> **WHAT YOU WILL DO**: Find the lines of the records in which the word "with" appears and report how many there are, as a number alone.

(Stored items from a collection)
━━━━━━━━━━━━━━━━━━━━━━━━━━━━━━

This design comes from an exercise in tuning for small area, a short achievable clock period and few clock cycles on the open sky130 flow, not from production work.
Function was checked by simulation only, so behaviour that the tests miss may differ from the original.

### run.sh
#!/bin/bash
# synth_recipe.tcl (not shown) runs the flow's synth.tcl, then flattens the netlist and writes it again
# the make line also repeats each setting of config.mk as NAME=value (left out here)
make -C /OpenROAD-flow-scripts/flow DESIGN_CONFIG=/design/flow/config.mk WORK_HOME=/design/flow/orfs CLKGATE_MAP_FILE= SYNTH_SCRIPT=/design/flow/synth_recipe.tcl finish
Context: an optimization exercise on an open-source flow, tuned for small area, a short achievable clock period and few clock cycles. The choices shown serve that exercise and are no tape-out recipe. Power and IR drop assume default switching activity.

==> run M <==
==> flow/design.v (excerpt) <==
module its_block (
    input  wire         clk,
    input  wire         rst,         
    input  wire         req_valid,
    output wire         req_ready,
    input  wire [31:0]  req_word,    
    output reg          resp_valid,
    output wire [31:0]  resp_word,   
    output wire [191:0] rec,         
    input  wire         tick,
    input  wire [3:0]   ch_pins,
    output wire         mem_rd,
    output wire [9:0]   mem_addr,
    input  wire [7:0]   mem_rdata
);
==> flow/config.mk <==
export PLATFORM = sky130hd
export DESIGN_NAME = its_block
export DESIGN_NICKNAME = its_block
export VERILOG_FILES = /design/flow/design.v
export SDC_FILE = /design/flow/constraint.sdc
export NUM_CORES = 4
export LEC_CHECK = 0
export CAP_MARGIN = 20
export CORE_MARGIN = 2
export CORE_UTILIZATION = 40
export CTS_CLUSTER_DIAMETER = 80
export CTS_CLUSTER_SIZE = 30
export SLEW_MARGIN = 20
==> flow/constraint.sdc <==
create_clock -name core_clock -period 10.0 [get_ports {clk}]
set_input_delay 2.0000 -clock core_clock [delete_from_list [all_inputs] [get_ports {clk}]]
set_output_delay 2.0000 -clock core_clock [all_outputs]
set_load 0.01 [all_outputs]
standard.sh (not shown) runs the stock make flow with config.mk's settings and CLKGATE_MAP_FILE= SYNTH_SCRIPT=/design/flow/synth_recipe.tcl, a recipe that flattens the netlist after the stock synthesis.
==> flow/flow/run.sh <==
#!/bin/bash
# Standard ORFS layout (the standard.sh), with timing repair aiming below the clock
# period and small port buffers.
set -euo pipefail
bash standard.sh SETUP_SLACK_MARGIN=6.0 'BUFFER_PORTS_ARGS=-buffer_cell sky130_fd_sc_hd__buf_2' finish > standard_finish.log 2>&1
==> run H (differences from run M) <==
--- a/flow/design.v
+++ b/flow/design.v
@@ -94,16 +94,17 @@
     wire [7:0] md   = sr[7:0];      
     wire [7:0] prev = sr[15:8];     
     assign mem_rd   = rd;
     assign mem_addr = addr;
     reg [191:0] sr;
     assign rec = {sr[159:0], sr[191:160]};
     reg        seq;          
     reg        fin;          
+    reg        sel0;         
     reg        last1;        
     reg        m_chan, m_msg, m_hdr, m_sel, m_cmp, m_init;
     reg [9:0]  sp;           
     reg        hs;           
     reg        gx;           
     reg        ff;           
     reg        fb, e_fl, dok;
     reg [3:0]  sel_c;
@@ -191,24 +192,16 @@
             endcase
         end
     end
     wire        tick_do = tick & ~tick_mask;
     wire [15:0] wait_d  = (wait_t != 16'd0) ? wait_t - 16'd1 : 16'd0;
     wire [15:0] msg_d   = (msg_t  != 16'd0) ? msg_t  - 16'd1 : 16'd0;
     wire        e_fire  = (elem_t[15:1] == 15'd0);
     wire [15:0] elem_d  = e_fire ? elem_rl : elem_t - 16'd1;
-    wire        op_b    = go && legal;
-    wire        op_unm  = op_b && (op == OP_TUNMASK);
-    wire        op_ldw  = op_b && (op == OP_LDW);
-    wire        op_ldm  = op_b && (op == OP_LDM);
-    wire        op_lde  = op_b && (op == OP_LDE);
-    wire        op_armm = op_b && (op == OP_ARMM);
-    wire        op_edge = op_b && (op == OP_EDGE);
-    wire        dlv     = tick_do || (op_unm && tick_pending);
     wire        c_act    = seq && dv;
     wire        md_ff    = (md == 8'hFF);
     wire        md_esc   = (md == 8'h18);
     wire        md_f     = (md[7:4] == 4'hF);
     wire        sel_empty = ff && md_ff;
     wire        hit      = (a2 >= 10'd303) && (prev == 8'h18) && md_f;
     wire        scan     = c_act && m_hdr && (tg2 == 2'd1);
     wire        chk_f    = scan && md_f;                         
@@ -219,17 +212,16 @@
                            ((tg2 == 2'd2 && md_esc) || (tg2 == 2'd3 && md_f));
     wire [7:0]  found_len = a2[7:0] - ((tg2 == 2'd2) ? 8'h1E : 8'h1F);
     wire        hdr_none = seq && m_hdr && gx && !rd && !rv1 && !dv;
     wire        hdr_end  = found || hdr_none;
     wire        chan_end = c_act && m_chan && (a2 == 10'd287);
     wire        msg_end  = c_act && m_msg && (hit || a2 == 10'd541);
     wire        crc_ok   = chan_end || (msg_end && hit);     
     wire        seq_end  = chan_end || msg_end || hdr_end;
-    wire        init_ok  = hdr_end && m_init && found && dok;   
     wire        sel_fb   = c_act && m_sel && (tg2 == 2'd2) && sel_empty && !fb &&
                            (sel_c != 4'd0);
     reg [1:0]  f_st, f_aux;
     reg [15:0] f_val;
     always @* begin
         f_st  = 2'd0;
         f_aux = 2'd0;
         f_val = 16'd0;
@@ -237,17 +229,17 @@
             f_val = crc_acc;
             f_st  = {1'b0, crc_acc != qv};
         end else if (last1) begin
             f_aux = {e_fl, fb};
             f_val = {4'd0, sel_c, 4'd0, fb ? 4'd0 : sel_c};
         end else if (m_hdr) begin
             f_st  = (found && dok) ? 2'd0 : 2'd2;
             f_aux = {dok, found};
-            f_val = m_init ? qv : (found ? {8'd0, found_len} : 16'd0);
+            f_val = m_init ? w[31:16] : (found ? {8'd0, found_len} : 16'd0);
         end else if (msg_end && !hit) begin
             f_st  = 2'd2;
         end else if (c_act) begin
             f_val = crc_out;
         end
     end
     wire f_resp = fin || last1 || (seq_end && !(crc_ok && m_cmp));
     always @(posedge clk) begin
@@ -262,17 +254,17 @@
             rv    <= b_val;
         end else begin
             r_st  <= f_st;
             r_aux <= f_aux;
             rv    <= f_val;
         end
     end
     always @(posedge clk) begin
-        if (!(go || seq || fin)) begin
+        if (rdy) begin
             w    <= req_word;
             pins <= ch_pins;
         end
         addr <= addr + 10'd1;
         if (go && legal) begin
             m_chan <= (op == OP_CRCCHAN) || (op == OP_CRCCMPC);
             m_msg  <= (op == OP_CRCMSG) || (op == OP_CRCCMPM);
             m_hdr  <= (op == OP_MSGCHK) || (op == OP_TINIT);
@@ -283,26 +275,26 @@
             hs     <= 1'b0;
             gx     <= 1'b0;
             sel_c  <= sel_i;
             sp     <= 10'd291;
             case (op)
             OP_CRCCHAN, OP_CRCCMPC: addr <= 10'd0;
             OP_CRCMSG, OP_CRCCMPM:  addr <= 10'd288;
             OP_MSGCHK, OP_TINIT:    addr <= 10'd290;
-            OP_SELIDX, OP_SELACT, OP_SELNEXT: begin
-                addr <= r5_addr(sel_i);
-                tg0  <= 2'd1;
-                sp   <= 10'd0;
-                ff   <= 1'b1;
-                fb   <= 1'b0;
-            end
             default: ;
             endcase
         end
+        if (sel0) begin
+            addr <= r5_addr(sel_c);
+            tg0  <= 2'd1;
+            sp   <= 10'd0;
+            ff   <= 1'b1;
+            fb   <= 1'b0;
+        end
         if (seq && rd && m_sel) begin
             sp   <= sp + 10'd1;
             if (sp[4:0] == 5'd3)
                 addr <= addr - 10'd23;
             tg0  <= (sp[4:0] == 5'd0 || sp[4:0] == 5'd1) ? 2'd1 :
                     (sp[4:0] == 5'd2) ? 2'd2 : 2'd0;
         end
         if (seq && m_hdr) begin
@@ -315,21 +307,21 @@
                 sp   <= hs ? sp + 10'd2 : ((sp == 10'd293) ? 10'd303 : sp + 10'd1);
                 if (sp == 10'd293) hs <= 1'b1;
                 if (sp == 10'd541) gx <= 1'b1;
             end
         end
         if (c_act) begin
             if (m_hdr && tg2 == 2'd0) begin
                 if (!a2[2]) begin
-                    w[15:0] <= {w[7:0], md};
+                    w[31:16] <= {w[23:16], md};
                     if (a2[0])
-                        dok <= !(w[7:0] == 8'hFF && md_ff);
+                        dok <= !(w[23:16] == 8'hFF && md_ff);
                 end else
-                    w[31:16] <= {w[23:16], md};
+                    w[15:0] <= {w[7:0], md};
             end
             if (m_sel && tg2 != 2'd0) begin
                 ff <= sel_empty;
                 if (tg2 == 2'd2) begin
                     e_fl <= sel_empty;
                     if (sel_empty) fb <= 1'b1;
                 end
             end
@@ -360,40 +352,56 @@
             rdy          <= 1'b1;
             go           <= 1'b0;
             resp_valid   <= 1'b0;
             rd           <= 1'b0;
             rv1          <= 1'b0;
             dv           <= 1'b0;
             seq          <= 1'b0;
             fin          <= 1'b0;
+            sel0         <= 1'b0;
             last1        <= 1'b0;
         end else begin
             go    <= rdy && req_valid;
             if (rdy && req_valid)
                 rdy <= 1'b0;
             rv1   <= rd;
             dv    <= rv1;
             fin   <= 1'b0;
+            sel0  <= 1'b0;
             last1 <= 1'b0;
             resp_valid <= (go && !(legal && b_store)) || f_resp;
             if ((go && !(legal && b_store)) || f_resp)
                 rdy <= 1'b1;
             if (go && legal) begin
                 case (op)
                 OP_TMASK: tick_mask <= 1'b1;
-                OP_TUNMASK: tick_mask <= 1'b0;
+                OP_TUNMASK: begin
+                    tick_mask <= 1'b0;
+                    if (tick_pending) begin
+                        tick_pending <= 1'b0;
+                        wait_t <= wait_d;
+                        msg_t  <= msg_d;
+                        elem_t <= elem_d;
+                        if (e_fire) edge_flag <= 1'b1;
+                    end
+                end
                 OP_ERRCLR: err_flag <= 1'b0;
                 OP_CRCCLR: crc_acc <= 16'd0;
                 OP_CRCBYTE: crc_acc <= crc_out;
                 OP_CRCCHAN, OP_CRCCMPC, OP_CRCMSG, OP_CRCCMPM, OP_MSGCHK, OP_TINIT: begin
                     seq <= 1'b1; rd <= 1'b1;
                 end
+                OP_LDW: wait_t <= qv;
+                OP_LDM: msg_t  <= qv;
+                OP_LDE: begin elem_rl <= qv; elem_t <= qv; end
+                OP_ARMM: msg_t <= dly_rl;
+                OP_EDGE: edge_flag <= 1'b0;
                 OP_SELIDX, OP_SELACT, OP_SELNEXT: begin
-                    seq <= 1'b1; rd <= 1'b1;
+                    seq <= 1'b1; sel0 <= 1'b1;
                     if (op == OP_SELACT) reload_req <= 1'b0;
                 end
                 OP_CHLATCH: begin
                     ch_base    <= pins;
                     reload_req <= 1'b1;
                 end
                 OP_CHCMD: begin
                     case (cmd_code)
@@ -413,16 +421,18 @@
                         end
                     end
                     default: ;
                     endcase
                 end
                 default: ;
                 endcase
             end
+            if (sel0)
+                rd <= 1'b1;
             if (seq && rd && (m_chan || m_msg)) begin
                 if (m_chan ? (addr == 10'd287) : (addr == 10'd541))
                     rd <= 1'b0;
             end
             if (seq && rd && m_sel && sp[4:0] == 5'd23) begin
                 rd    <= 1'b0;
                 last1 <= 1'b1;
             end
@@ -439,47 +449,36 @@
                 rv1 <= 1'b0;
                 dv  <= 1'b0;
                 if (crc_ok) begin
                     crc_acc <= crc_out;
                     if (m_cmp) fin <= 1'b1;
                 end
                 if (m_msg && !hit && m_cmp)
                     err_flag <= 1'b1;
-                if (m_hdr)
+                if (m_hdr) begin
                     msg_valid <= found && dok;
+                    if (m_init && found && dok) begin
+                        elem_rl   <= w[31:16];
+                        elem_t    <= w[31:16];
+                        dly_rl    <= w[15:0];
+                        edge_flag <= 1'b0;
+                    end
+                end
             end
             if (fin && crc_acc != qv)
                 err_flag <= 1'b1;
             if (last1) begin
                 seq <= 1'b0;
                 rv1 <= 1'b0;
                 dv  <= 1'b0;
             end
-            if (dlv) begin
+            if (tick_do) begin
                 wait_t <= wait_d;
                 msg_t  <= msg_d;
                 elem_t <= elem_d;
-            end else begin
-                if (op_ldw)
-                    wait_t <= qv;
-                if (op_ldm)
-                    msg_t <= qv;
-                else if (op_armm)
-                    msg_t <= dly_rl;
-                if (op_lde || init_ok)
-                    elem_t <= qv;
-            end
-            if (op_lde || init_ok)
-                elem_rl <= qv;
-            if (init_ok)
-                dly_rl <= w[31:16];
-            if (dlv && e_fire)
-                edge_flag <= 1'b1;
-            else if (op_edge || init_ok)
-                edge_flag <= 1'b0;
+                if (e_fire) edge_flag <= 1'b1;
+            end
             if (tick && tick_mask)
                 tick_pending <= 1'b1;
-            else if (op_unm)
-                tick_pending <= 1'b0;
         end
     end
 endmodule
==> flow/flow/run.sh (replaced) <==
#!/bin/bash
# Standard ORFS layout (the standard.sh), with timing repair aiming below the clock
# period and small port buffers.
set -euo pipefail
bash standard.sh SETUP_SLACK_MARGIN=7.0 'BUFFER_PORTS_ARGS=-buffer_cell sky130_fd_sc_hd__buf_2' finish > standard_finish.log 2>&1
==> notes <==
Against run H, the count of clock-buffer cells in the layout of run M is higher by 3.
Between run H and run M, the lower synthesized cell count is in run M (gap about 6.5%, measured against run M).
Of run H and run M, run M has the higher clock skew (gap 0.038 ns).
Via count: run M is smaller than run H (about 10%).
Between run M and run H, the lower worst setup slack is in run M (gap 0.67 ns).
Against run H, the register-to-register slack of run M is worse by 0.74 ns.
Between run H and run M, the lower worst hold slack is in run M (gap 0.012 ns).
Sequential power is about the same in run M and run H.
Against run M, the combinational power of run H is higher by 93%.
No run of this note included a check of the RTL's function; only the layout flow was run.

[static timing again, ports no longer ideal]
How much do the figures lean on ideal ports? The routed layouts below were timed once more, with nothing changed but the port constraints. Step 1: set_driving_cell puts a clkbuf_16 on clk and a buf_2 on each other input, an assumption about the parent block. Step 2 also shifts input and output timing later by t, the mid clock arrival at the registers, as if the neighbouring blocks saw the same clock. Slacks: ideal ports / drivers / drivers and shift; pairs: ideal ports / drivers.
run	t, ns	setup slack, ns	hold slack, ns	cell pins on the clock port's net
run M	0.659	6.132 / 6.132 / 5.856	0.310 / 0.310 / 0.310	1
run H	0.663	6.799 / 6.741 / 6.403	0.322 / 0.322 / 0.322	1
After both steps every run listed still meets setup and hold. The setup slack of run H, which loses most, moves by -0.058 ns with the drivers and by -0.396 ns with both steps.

━━━━━━━━━━━━━━━━━━━━━━━━━━━━━━

> **RESULT OF THIS TASK**: 5